“Da qualche giorno la Calabria si è svegliata con la lettera scarlatta sul cuore. Rossa, zona rossa. Un marchio che ha più il sapore della vergogna, del disincanto, del sonno della ragione, di anni di incerte gestioni politiche e gravi violenze sociali, di fame e sogni spezzati, che di un giudizio sulla realtà”. Lo scrive mons. Francesco Savino, vescovo di Cassano all’Jonio e delegato Cec per il Servizio della salute, sull’attuale stato della situazione sanitaria in Calabria. Riconoscendo che “nella regione, l’attuale quadro pandemico sollecita l’adozione di nuove policy a medio e lungo termine”, il presule auspica “un riesame del piano della rete ospedaliera, un rilancio dei servizi socio-sanitari territoriali, una più efficace gestione dei processi di integrazione ospedale – medicina territoriale”.
Nella sua dichiarazione, mons. Savino ricorda inoltre che “gli ultimi dati sulla sperimentazione del nuovo Sistema nazionale di garanzia dei Livelli essenziali di assistenza, condotta dal Ministero della Salute e dalle Regioni, rilevano che la Calabria è inadempiente nel garantire i livelli essenziali di assistenza sanitaria”. Soffermandosi sulla rete ospedaliera, il vescovo ribadisce che “sarà necessario adoperarsi per una più efficace revisione dell’attuale rete ospedaliera per acuti, in ragione di storiche criticità quali gli interventi fuori regione”. “Penso alla necessità, ad esempio, di risorse allocate ‘con criterio’ in competenze specialistiche, risorse tecnologiche e specifici investimenti in percorsi diagnostico terapeutici assistenziali, con particolare riferimento alla rete oncologica”.

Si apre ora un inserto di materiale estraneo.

Source: an optimization exercise on an open RTL-to-GDS flow (aim: small area). Production flows keep margins and buffers that such runs may drop.
The RTL was checked by simulation tests, not by an equivalence proof against the original design.
In runs 3 to 6 the design's own scripts or RTL, not TritonCTS, make the clock network.
No driver is modelled on the clock port, so clock power and skew are understated where the tree is cut down; a real chip needs a root buffer or a tree.
No activity file was given, so power comes from the tool's default toggle rates.

==> design.v <==
`default_nettype none
package game_geom_pkg;
	localparam int NUM_LANES = 4;
	typedef logic [9:0] pos_t;           
	typedef logic [NUM_LANES-1:0] lane_mask_t;
	localparam pos_t FALL_STEP = 10'd4;  
	localparam pos_t HIT_Y_MIN = 10'd400;
	localparam pos_t HIT_Y_MAX = 10'd440;
	typedef logic [7:0] count_t;
endpackage
`default_nettype wire
`default_nettype none
package song_pkg;
	typedef logic [7:0] key_t;
	localparam key_t KEY_START = 8'h2C;  
	localparam key_t KEY_STOP  = 8'h29;  
	localparam key_t KEY_LANE0 = 8'h07;  
	localparam key_t KEY_LANE1 = 8'h09;  
	localparam key_t KEY_LANE2 = 8'h0D;  
	localparam key_t KEY_LANE3 = 8'h0E;  
	typedef enum logic [1:0] {IDLE, PLAYING, DRAIN, DONE} game_state_t;
	localparam int SONG_LEN = 16;
	typedef logic [3:0] beat_idx_t;
	function automatic logic [3:0] beat_lanes(beat_idx_t idx);
		case (idx)
			4'd0:    beat_lanes = 4'b0001;
			4'd1:    beat_lanes = 4'b0010;
			4'd2:    beat_lanes = 4'b0100;
			4'd3:    beat_lanes = 4'b1000;
			4'd4:    beat_lanes = 4'b0000;  
			4'd5:    beat_lanes = 4'b0011;
			4'd6:    beat_lanes = 4'b0100;
			4'd7:    beat_lanes = 4'b1000;
			4'd8:    beat_lanes = 4'b0001;
			4'd9:    beat_lanes = 4'b0000;  
			4'd10:   beat_lanes = 4'b1100;
			4'd11:   beat_lanes = 4'b0010;
			4'd12:   beat_lanes = 4'b0001;
			4'd13:   beat_lanes = 4'b1001;
			4'd14:   beat_lanes = 4'b0100;
			default: beat_lanes = 4'b0010;
		endcase
	endfunction
endpackage
`default_nettype wire
`default_nettype none
module rhythm_game_top (
	input  wire        max10_clk1_50,
	input  wire        arst_n,
	input  wire        frame_tick,
	input  wire  [7:0] keycode,
	output logic [1:0] state,
	output logic [3:0] lane_hit,
	output logic [3:0] lane_miss,
	output logic [7:0] hit_count,
	output logic [7:0] miss_count,
	output logic [7:0] combo
);
	localparam logic [1:0] IDLE = 2'd0, PLAYING = 2'd1, DRAIN = 2'd2, DONE = 2'd3;
	logic [2:0] code, key_c;
	logic       key_chg;
	always_comb begin
		case (keycode)
			8'h2C:   code = 3'd1;
			8'h29:   code = 3'd2;
			8'h07:   code = 3'd4;
			8'h09:   code = 3'd5;
			8'h0D:   code = 3'd6;
			8'h0E:   code = 3'd7;
			default: code = 3'd0;
		endcase
	end
	always_ff @(posedge max10_clk1_50 or negedge arst_n) begin
		if (!arst_n) begin
			key_c   <= 3'd0;
			key_chg <= 1'b0;
		end else begin
			key_c   <= code;
			key_chg <= (code != key_c);
		end
	end
	logic       start, stop;
	logic [3:0] press;
	assign start = key_chg && (key_c == 3'd1);
	assign stop  = key_chg && (key_c == 3'd2);
	always_comb
		for (int l = 0; l < 4; l++)
			press[l] = key_chg && (key_c == 3'(4 + l));
	logic restart, clear, clear_q, beat, spawn, busy, go;
	logic [7:0] ticks;           
	logic [7:0] ticks_next;
	logic [3:0] q;               
	logic [3:0] r;               
	assign q  = ticks[7:4];
	assign r  = ticks[3:0];
	assign go = start && (state[1] == state[0]);    
	always_ff @(posedge max10_clk1_50 or negedge arst_n) begin
		if (!arst_n)
			state <= IDLE;
		else if (stop)
			state <= IDLE;
		else if (go)
			state <= PLAYING;
		else if (state == PLAYING && beat && q == 4'd0)    
			state <= DRAIN;
		else if (state == DRAIN && !busy && !spawn)
			state <= DONE;
	end
	always_ff @(posedge max10_clk1_50) begin
		restart <= go;
		clear   <= restart || stop || go;
		clear_q <= clear;
		beat    <= !restart && (state == PLAYING) && frame_tick && (r == 4'd15);
		spawn   <= !stop && (state == PLAYING) && beat;
	end
	logic       tick_en;
	logic [7:0] tcarry;
	assign tick_en = frame_tick && (state == PLAYING || state == DRAIN);
	always_comb begin
		tcarry[0] = 1'b1;
		for (int i = 1; i < 8; i++)
			tcarry[i] = tcarry[i-1] & ticks[i-1];
		for (int i = 0; i < 8; i++)
			ticks_next[i] = !restart && (ticks[i] ^ (tick_en & tcarry[i]));
	end
	always_ff @(posedge max10_clk1_50)
		ticks <= ticks_next;
	logic       z, cand_hi;
	logic [2:0] cslot;
	logic [1:0] vnew, cv;
	logic       inwin, fall;
	logic [7:0][1:0] v;
	logic [7:0] n0, n1;              
	logic [7:0][3:0] l0, l1;         
	logic [7:0] sel, psel, spawn_here, has0, has1, dq;
	logic [3:0] cand_alive, hit_v, miss_v, kill;
	assign z     = (r == 4'd0);
	assign cand_hi = state[1];       
	assign cslot = q[2:0] + (z ? 3'd1 : 3'd2);
	assign vnew  = {ticks[0] | frame_tick, ~(ticks[0] ^ frame_tick)};
	always_comb begin
		cv = '0;
		for (int s = 0; s < 8; s++)
			cv = cv | ({2{psel[s]}} & v[s]);
	end
	always_comb begin
		case (r)
			4'd0:             inwin = (cv == 2'd3);
			4'd1, 4'd2, 4'd3: inwin = 1'b0;
			4'd4:             inwin = (cv == 2'd1);
			4'd5:             inwin = (cv != 2'd3);
			4'd15:            inwin = (cv != 2'd1);
			default:          inwin = 1'b1;
		endcase
		case (r)
			4'd0:    fall = (cv == 2'd3);
			4'd14:   fall = (cv == 2'd1);
			4'd15:   fall = (cv == 2'd2);
			default: fall = 1'b0;
		endcase
	end
	always_comb begin
		l0 = {4'b0100, 4'b0001, 4'b0000, cand_hi ? 4'b0010 : 4'b1000,
		      4'b0100, cand_hi ? 4'b0001 : 4'b0010, 4'b0001, cand_hi ? 4'b0010 : 4'b1000};
		l1 = {4'b0000, cand_hi ? 4'b1000 : 4'b0010, 4'b0000, 4'b0000,
		      4'b1000, 4'b0000, 4'b0000, 4'b0000};
		has0 = {1'b1, 1'b1, q[3], 1'b1, 1'b1, !q[3], 1'b1, 1'b1};    
		has1 = {1'b0, 1'b1, 1'b0, 1'b0, q[3], 1'b0, 1'b0, 1'b0};
		for (int s = 0; s < 8; s++) begin
			dq[s]         = (q[2:0] == 3'(s));
			spawn_here[s] = spawn && dq[s];
		end
		for (int s = 0; s < 8; s++)
			sel[s] = z ? dq[(s + 7) % 8] : dq[(s + 6) % 8];
		psel    = sel;
		psel[2] = cand_hi ? sel[5] : sel[2];
		psel[5] = 1'b0;
	end
	always_comb begin
		cand_alive = '0;
		for (int s = 0; s < 8; s++)
			cand_alive = cand_alive | ({4{psel[s] & n0[s]}} & l0[s]) | ({4{psel[s] & n1[s]}} & l1[s]);
		hit_v  = press & {4{inwin}} & cand_alive;
		miss_v = ~press & {4{frame_tick && fall}} & cand_alive;
		kill   = hit_v | miss_v;
	end
	for (genvar s = 0; s < 8; s++) begin : g_slot
		logic k0, k1;
		assign k0 = psel[s] && |(kill & l0[s]);
		assign k1 = psel[s] && |(kill & l1[s]);
		if (s == 3 || s == 6) begin : g_two
			logic [1:0] a;
			logic [1:0] vs;
			always_ff @(posedge max10_clk1_50 or negedge arst_n) begin
				if (!arst_n)
					a <= '0;
				else if (stop)
					a <= '0;
				else if (spawn_here[s])
					a <= {has1[s], has0[s]};
				else
					a <= a & ~{k1, k0};
			end
			always_ff @(posedge max10_clk1_50)
				if (spawn_here[s])
					vs <= vnew;
			assign n0[s] = a[0];
			assign n1[s] = a[1];
			assign v[s]  = vs;
		end else if (s == 5) begin : g_none
			assign n0[s] = 1'b0;
			assign n1[s] = 1'b0;
			assign v[s]  = 2'd0;
		end else begin : g_one
			logic [1:0] vs;
			logic       load;
			if (s == 2) begin : g_shared
				assign load = (spawn_here[2] && has0[2]) || (spawn_here[5] && has0[5]);
			end else begin : g_own
				assign load = spawn_here[s] && has0[s];
			end
			always_ff @(posedge max10_clk1_50 or negedge arst_n) begin
				if (!arst_n)
					vs <= '0;
				else if (stop)
					vs <= '0;
				else if (load)
					vs <= vnew;
				else if (k0)
					vs <= '0;
			end
			assign n0[s] = (vs != 2'd0);
			assign n1[s] = 1'b0;
			assign v[s]  = vs;
		end
	end
	always_ff @(posedge max10_clk1_50 or negedge arst_n) begin
		if (!arst_n) begin
			lane_hit  <= '0;
			lane_miss <= '0;
		end else begin
			lane_hit  <= hit_v;
			lane_miss <= miss_v;
		end
	end
	assign busy = |{n0, n1};
	logic [4:0] hc, mc, cc;
	logic       any_hit, any_miss, two_miss;
	assign any_hit  = |lane_hit;
	assign any_miss = |lane_miss;
	assign two_miss = (lane_miss[0] & lane_miss[1]) | (lane_miss[0] & lane_miss[3]) | (lane_miss[2] & lane_miss[3]);
	always_ff @(posedge max10_clk1_50 or negedge arst_n) begin
		if (!arst_n) begin
			hc <= '0;
			mc <= '0;
			cc <= '0;
		end else if (clear && clear_q) begin    
			hc <= '0;
			mc <= '0;
			cc <= '0;
		end else begin
			hc <= hc + {4'd0, any_hit};
			mc <= mc + {3'd0, two_miss, any_miss & ~two_miss};
			cc <= any_miss ? 5'd0 : cc + {4'd0, any_hit};
		end
	end
	assign hit_count  = {3'd0, hc};
	assign miss_count = {3'd0, mc};
	assign combo      = {3'd0, cc};
endmodule
`default_nettype wire
==> flow/run.sh <==
#!/bin/bash
# The standard layout (standard.sh) with three changes:
#  - synthesis leaves adders to ABC (no extract_fa) and maps the
#    combinational logic with an area-only ABC script (flow/abc_area.script);
#    everything else in synthesis, the registers included, is the standard flow's own
#    synthesis script, unchanged
#  - port buffers use the smallest buffer cell
#  - the clock tree uses clkbuf_4 and no dummy loads
# The full make output goes to flow_make.log in this folder.
set -euo pipefail
here=$PWD
orig=$(grep -o 'SYNTH_SCRIPT=[^ ]*' standard.sh | head -1 | cut -d= -f2)
cat > flow_synth.tcl <<TCL
proc extract_fa {args} {
  puts "extract_fa skipped"
}
proc abc {args} {
  set i [lsearch \$args -script]
  lset args [expr {\$i + 1}] $here/flow/abc_area.script
  yosys abc {*}\$args
}
source $orig
TCL
sed "s#SYNTH_SCRIPT=[^ ]*#SYNTH_SCRIPT=$here/flow_synth.tcl#" standard.sh > flow_standard.sh
export BUFFER_PORTS_ARGS="-buffer_cell sky130_fd_sc_hd__buf_1"
export CTS_ARGS="-sink_clustering_enable -repair_clock_nets -dont_use_dummy_load -buf_list sky130_fd_sc_hd__clkbuf_4"
bash flow_standard.sh finish > flow_make.log 2>&1
==> flow/abc_area.script <==
strash
balance -l
 resub -K 6 -l
 rewrite -l
 resub -K 6 -N 2 -l
 refactor -l
 resub -K 8 -l
 balance -l
 resub -K 8 -N 2 -l
 rewrite -l
 resub -K 10 -l
 rewrite -z -l
 resub -K 10 -N 2 -l
 balance -l
 resub -K 12 -l
 refactor -z -l
 resub -K 12 -N 2 -l
 rewrite -z -l
 balance -l
dch -f
amap
topo
==> standard.sh <==
#!/bin/bash
# synth_recipe.tcl (not shown) runs the flow's synth.tcl, then flattens the netlist and writes it again
# the make line also repeats each setting of config.mk as NAME=value (left out here)
make -C /OpenROAD-flow-scripts/flow DESIGN_CONFIG=/design/flow/config.mk WORK_HOME=/design/flow/orfs CLKGATE_MAP_FILE= SYNTH_SCRIPT=/design/flow/synth_recipe.tcl "${@:-finish}"
==> config.mk <==
export PLATFORM = sky130hd
export DESIGN_NAME = rhythm_game_top
export DESIGN_NICKNAME = rhythm_game_top
export VERILOG_FILES = /design/flow/design.v
export SDC_FILE = /design/flow/constraint.sdc
export NUM_CORES = 4
export LEC_CHECK = 0
export ABC_AREA = 1
export CAP_MARGIN = 0
export CORE_MARGIN = 2
export CORE_UTILIZATION = 60
export SLEW_MARGIN = 0
==> constraint.sdc <==
create_clock -name core_clock -period 5.0 [get_ports {max10_clk1_50}]
set_input_delay 1.0000 -clock core_clock [delete_from_list [all_inputs] [get_ports {max10_clk1_50}]]
set_output_delay 1.0000 -clock core_clock [all_outputs]
set_load 0.01 [all_outputs]
==> results_dict.tcl, run 1 <==
set metrics [dict create \
    slew_viol_final 0 \
    maxCapViolations 0 \
    fin_area_um2 3154 \
    synthTopCellsByArea "dfrtp_1 (37%), dfxtp_1 (8.9%), nor2_1 (7.7%)" \
    relSlewSlack 0.3161 \
    clockRootBuffer "clkbuf_4" \
    endpoint_kind "register" \
    status "no timing/DRC/antenna violations" \
    ctsHoldBuffers 0 \
    drive_gt1_frac 0.03359 \
    rsz0062_at_grt "no" \
    synth_cell_types 39 \
    vias 2593 \
    postRouteAntennaNets 0 \
    r2r_setup_slack_ps 1110 \
    holdPathStages 0 \
    syn_to_final_growth_pct 8.430 \
    setup_viol 0 \
    r2r-start "ticks[3]" \
    critPathMaxFanout 10 \
    start_util 0.6200 \
    overflow 0 \
    final-hold-violation-count 0 \
    grt_pass1_vias 2396 \
    syn_inst 342 \
    cts_sinks 60 \
    ff2ff_path_depth 21 \
    worstSetupStartpointType "register" \
    worstHoldStart "clear" \
    cts_tree "done" \
    antenna_found_initial 0 \
    place_congestion 0.9379 \
    fin_skew_ps 18.59 \
    routedWlPerCell_um 14.83 \
    timing.final.crit_share 0.7783 \
    cts_buffers 9 \
    drt_iter0_drc 171 \
    synth_edf_count 4 \
    fp-row-count 25 \
    grt_use_total 0.2647 \
    synth_area_um2 2909 \
    fin_crit_ps 3891 \
    die_x_um 73.63 \
    timing.rr.end "g_slot[2].genblk1.g_one.vs[1]" \
    cts_resized 0 \
    synth_top_area_share 0.3699 \
    hpwl_um 5022 \
    layout_common_cells "nor2_1 (60), dfrtp_1 (43), clkinv_1 (41), nor3_1 (41), buf_1 (34)" \
    vias_per_cell 5.880 \
    ys_seq_elements 60 \
    core-area_um2 4692 \
    grt_pass1_wl_um 10810 \
    path_class "register to register" \
    ys.flop_type "dfrtp_1" \
    syn_avg_cell_area_um2 8.506 \
    async_flop_share 0.7167 \
    die_area_um2 5421 \
    io_buffers 35 \
    required_ps 5310 \
    hp-class "register to register" \
    finalPower_mw 1.007 \
    cp.arrival_ps 4200 \
    grt_max_degree 44 \
    firstDrtPassIters 6 \
    htreeDepth 3 \
    pin_count 45 \
    die_h_um 73.63 \
    setup_tns_ps 0 \
    nNetsFinal 400 \
    max_freq_mhz 257.0 \
    ctsLongestPathBuffers 2 \
    diodes 0 \
    clock_latency_ps 400 \
    power_leakage_nw 1.306 \
    yosysSeqAreaShare 0.5006 \
    nFillCells 399 \
    synth_top_area_cell "dfrtp_1" \
    clk_pin_slew_ps 100 \
    post_cts_buffers 0 \
    place_area_um2 3087 \
    power_density_nw_per_um2 319.4 \
    min_to "clear_q" \
    synth_warnings 1 \
    drcViolationCount 0 \
    final_common_cell "nor2_1" \
    worst_pin_slew_ps 1026 \
    fin_util 0.6723 \
    irDropWorstVdd_mv 0.2553 \
    routed_wl_um 6539 \
]
[per-stage QoR]
| step | worst slack (ps) | hold WS, ps | instances |
|---|---|---|---|
| 6_report | 1109 | 360.3 | 441 |
| 5_1_grt | 667.0 | 375.4 | 441 |
| 4_1_cts | 1135 | 363.4 | 441 |
| 3_5_place_dp | 1168 | 347.5 | 432 |
| 3_3_place_gp | 1301 | 336.0 | 432 |
| 2_1_floorplan | 1159 | 331.1 | 350 |
[logic make-up after synthesis]
| logic type | Yosys count | synth area share |
|---|---|---|
| flops | 60 | 0.5006 |
| simple gates | 163 | 0.2598 |
| compound gates | 67 | 0.1596 |
| buf+inv | 51 | 0.07871 |
| other cells | 1 | 0.001289 |
[state kept, by name, indices dropped and copies added, names as in the netlist]
register / count
cc: 5
hc: 5
state: 2
key_chg: 1
key_c: 3
clear_q: 1
g_slot.genblk1.g_one.vs: 10
restart: 1
beat: 1
ticks: 8
spawn: 1
g_slot.g_two.vs: 4
lane_miss: 4
mc: 5
clear: 1
g_slot.g_two.a: 4
lane_hit: 4
[synthesized netlist by cell type, drive strengths merged (2+ instances only)]
cell type  count
nor2          60
dfrtp         43
clkinv        41
nor3          41
nand2         26
o22ai         20
dfxtp         13
a211oi        10
buf           10
a21oi          6
and2           6
nor4           6
o21ai          6
and3           5
o211ai         5
edfxtp         4
a31oi          3
nand3          3
nor3b          3
o21a           3
or2            3
or3            3
a2111oi        2
a221oi         2
a22oi          2
nand4          2
nor2b          2
[layout make-up]
cell class	instances	area, um^2	share of cell area
clock buffer	9	67.56	0.02142
sequential	60	1456	0.4617
tap	54	67.56	0.02142
timing repair buffer	38	155.1	0.04919
multi-input combinational	239	1254	0.3975
inverter	41	153.9	0.04879
[layer usage]
layer,GRT usage,up-vias,share of wire
met3,0.04390,19,0.067
met2,0.3988,101,0.46
met4,0.1394,0,0.027
li1,-,1289,-
met1,0.3667,1184,0.45
met5,0,-,0
[worst max-delay path, stage by stage (launching register included)]
cell	delay, ps
dfxtp_1	350
clkinv_1	80
nand2_1	70
nor3_1	130
buf_4	180
clkinv_1	220
o22ai_1	350
clkinv_1	210
a21oi_1	190
nand2_1	70
nor3_1	200
buf_4	180
nor2_1	40
a31oi_1	140
nor2_1	50
o21ai_0	400
nor3_1	110
or2_0	260
nor2_1	140
a211oi_1	60
nand3b_1	200
o22ai_1	190
[where the power goes]
| group | leakage, nW | internal [mW] | switching (mW) | total [mW] |
|---|---|---|---|---|
| Combinational | 0.527 | 0.0738 | 0.138 | 0.212 |
| Clock | 0.0414 | 0.0834 | 0.146 | 0.229 |
| Sequential | 0.737 | 0.524 | 0.0427 | 0.567 |
| Total | 1.31 | 0.681 | 0.326 | 1.01 |
[worst max-delay path by stage]
stage | start | endpoint | slack (ps) | cells after the start
after CTS | ticks[1] | g_slot[2].genblk1.g_one.vs[1] | 1130 | 19
after global routing | ticks[3] | g_slot[0].genblk1.g_one.vs[0] | 670 | 18
after floorplan | ticks[3] | g_slot[2].genblk1.g_one.vs[0] | 1160 | 17
final | ticks[3] | g_slot[2].genblk1.g_one.vs[1] | 1110 | 21
after detailed placement | ticks[1] | g_slot[2].genblk1.g_one.vs[1] | 1170 | 19
after global placement | ticks[3] | g_slot[4].genblk1.g_one.vs[1] | 1300 | 18
==> run 2, diff against run 1 <==
--- a/design.v
+++ b/design.v
@@ -134,6 +134,9 @@
 	logic [7:0][3:0] l0, l1;         
 	logic [7:0] sel, psel, spawn_here, has0, has1, dq;
 	logic [3:0] cand_alive, hit_v, miss_v, kill;
+	logic       active, notes_clr;
+	assign active    = state[0] ^ state[1];
+	assign notes_clr = (state == IDLE);
 	assign z     = (r == 4'd0);
 	assign cand_hi = state[1];       
 	assign cslot = q[2:0] + (z ? 3'd1 : 3'd2);
@@ -180,8 +183,8 @@
 		cand_alive = '0;
 		for (int s = 0; s < 8; s++)
 			cand_alive = cand_alive | ({4{psel[s] & n0[s]}} & l0[s]) | ({4{psel[s] & n1[s]}} & l1[s]);
-		hit_v  = press & {4{inwin}} & cand_alive;
-		miss_v = ~press & {4{frame_tick && fall}} & cand_alive;
+		hit_v  = press & {4{inwin && active}} & cand_alive;
+		miss_v = ~press & {4{frame_tick && fall && active}} & cand_alive;
 		kill   = hit_v | miss_v;
 	end
 	for (genvar s = 0; s < 8; s++) begin : g_slot
@@ -191,10 +194,8 @@
 		if (s == 3 || s == 6) begin : g_two
 			logic [1:0] a;
 			logic [1:0] vs;
-			always_ff @(posedge max10_clk1_50 or negedge arst_n) begin
-				if (!arst_n)
-					a <= '0;
-				else if (stop)
+			always_ff @(posedge max10_clk1_50) begin
+				if (notes_clr)
 					a <= '0;
 				else if (spawn_here[s])
 					a <= {has1[s], has0[s]};
@@ -219,10 +220,8 @@
 			end else begin : g_own
 				assign load = spawn_here[s] && has0[s];
 			end
-			always_ff @(posedge max10_clk1_50 or negedge arst_n) begin
-				if (!arst_n)
-					vs <= '0;
-				else if (stop)
+			always_ff @(posedge max10_clk1_50) begin
+				if (notes_clr)
 					vs <= '0;
 				else if (load)
 					vs <= vnew;
==> run 2 against run 1 <==
Still clean; synthesized cell count up 4.4%; combinational power down 32%; die area about the same; first-iteration DRC count down 11%; clock power about the same; sequential share of layout area down 2.1 points; worst hold slack better by 2.1 ps; cell count up 3.2%; critical path type unchanged; largest cell class unchanged.
==> results_dict.tcl, run 2 <==
set metrics [dict create \
    antenna_found_initial 0 \
    irDropWorstVdd_mv 0.2273 \
    cts_buffers 9 \
    place_area_um2 3075 \
    max_freq_mhz 223.0 \
    clock_latency_ps 400 \
    die_h_um 73.60 \
    vias_per_cell 5.820 \
    status "no timing/DRC/antenna violations" \
    rsz0062_at_grt "no" \
    grt_max_degree 30 \
    synth_edf_count 4 \
    die_x_um 73.60 \
    synth_cell_types 36 \
    synth_top_area_cell "dfrtp_1" \
    r2r-start "ticks[1]" \
    holdPathStages 0 \
    die_area_um2 5417 \
    synth_most_common_cell "nor2_1" \
    postRouteAntennaNets 0 \
    dp.cells 446 \
    cp-startpoint "ticks[1]" \
    htreeDepth 3 \
    ys_seq_elements 60 \
    syn_to_final_growth_pct 8.308 \
    firstDrtPassIters 4 \
    diodes 0 \
    grt_pass1_wl_um 10720 \
    fin_cells 455 \
    ctsHoldBuffers 0 \
    io_buffers 35 \
    fin_skew_ps 23.52 \
    worstHoldStart "clear" \
    vias 2648 \
    pin_count 45 \
    synth_warnings 1 \
    finalPower_mw 0.9169 \
    r2r_setup_slack_ps 520 \
    yosysSeqAreaShare 0.4770 \
    power_density_nw_per_um2 291.3 \
    core-area_um2 4692 \
    largest-register "g_slot.genblk1.g_one.vs" \
    async_flop_share 0.4833 \
    cts_sinks 60 \
    timing.rr.end "g_slot[2].genblk1.g_one.vs[1]" \
    ctsLongestPathBuffers 2 \
    ys.flop_type "dfrtp_1" \
    syn_avg_cell_area_um2 8.142 \
    slew_viol_final 0 \
    synth_area_um2 2907 \
    fin_crit_ps 4484 \
    min_to "clear_q" \
    place_congestion 0.9833 \
    grt_pass1_vias 2347 \
    routed_wl_um 6613 \
    start_util 0.6195 \
    clockRootBuffer "clkbuf_4" \
    cts_resized 0 \
    hpwl_um 5189 \
    maxCapViolations 0 \
    setup_viol 0 \
    relSlewSlack 0.3664 \
    timing.final.crit_share 0.8968 \
    largest_reg_flops 10 \
    fin_area_um2 3148 \
    fp-row-count 25 \
    post_cts_buffers 0 \
    power_leakage_nw 1.230 \
    routedWlPerCell_um 14.53 \
    grt_use_total 0.2657 \
    clk_pin_slew_ps 90 \
    required_ps 5330 \
    nFillCells 415 \
    synthTopCellsByArea "dfrtp_1 (25%), dfxtp_1 (19%), nor2_1 (9.2%)" \
    hp-class "register to register" \
    drcViolationCount 0 \
    syn_inst 357 \
    cp.arrival_ps 4820 \
    ff2ff_path_depth 19 \
    synthTopCellsByCount "nor2_1 (71), clkinv_1 (42), nor3_1 (39), dfrtp_1 (29), dfxtp_1 (27)" \
    drt_iter0_drc 153 \
    layout_common_cells "nor2_1 (71), clkinv_1 (42), nor3_1 (38), buf_1 (35), dfrtp_1 (29)" \
    worstSetupStartpointType "register" \
    endpoint_kind "register" \
    final_common_cell "nor2_1" \
    drive_gt1_frac 0.02993 \
    nNetsFinal 414 \
    critPathMaxFanout 10 \
    setup_tns_ps 0 \
    synth_top_area_share 0.2497 \
    fin_util 0.6709 \
    path_class "register to register" \
    overflow 0 \
    cts_tree "done" \
    worst_pin_slew_ps 946.9 \
    reg_top3 "g_slot.genblk1.g_one.vs (10), ticks (8)" \
    final-hold-violation-count 0 \
]
-- run 2: cell count changes after synthesis, moves of 2 or more --
cell | before | now
o21ai_0 | 6 | 11
o211ai_1 | 5 | 1
dfrtp_1 | 43 | 29
dfxtp_1 | 13 | 27
nor2_1 | 60 | 71
o22a_1 | 1 | 11
a21oi_1 | 6 | 9
nor3_1 | 41 | 39
o22ai_1 | 20 | 11
a21o_1 | 0 | 2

Per affrontare la curva epidemiologica dei prossimi giorni, secondo il vescovo, “sarà fondamentale implementare ulteriori 136 posti letto di terapia intensiva e 134 di terapia semi-intensiva; quindi la realizzazione di un Centro Covid regionale e la conseguente individuazione di Covid Hotel, finalizzati a minimizzare la trasmissione del virus sia fra la popolazione generale, sia all’interno dei nuclei familiari, in particolare quelli con persone fragili”. “Sarà altresì opportuno implementare un numero di Usca (Unità sanitarie di continuità assistenziale) proporzionale alla situazione di bisogno”.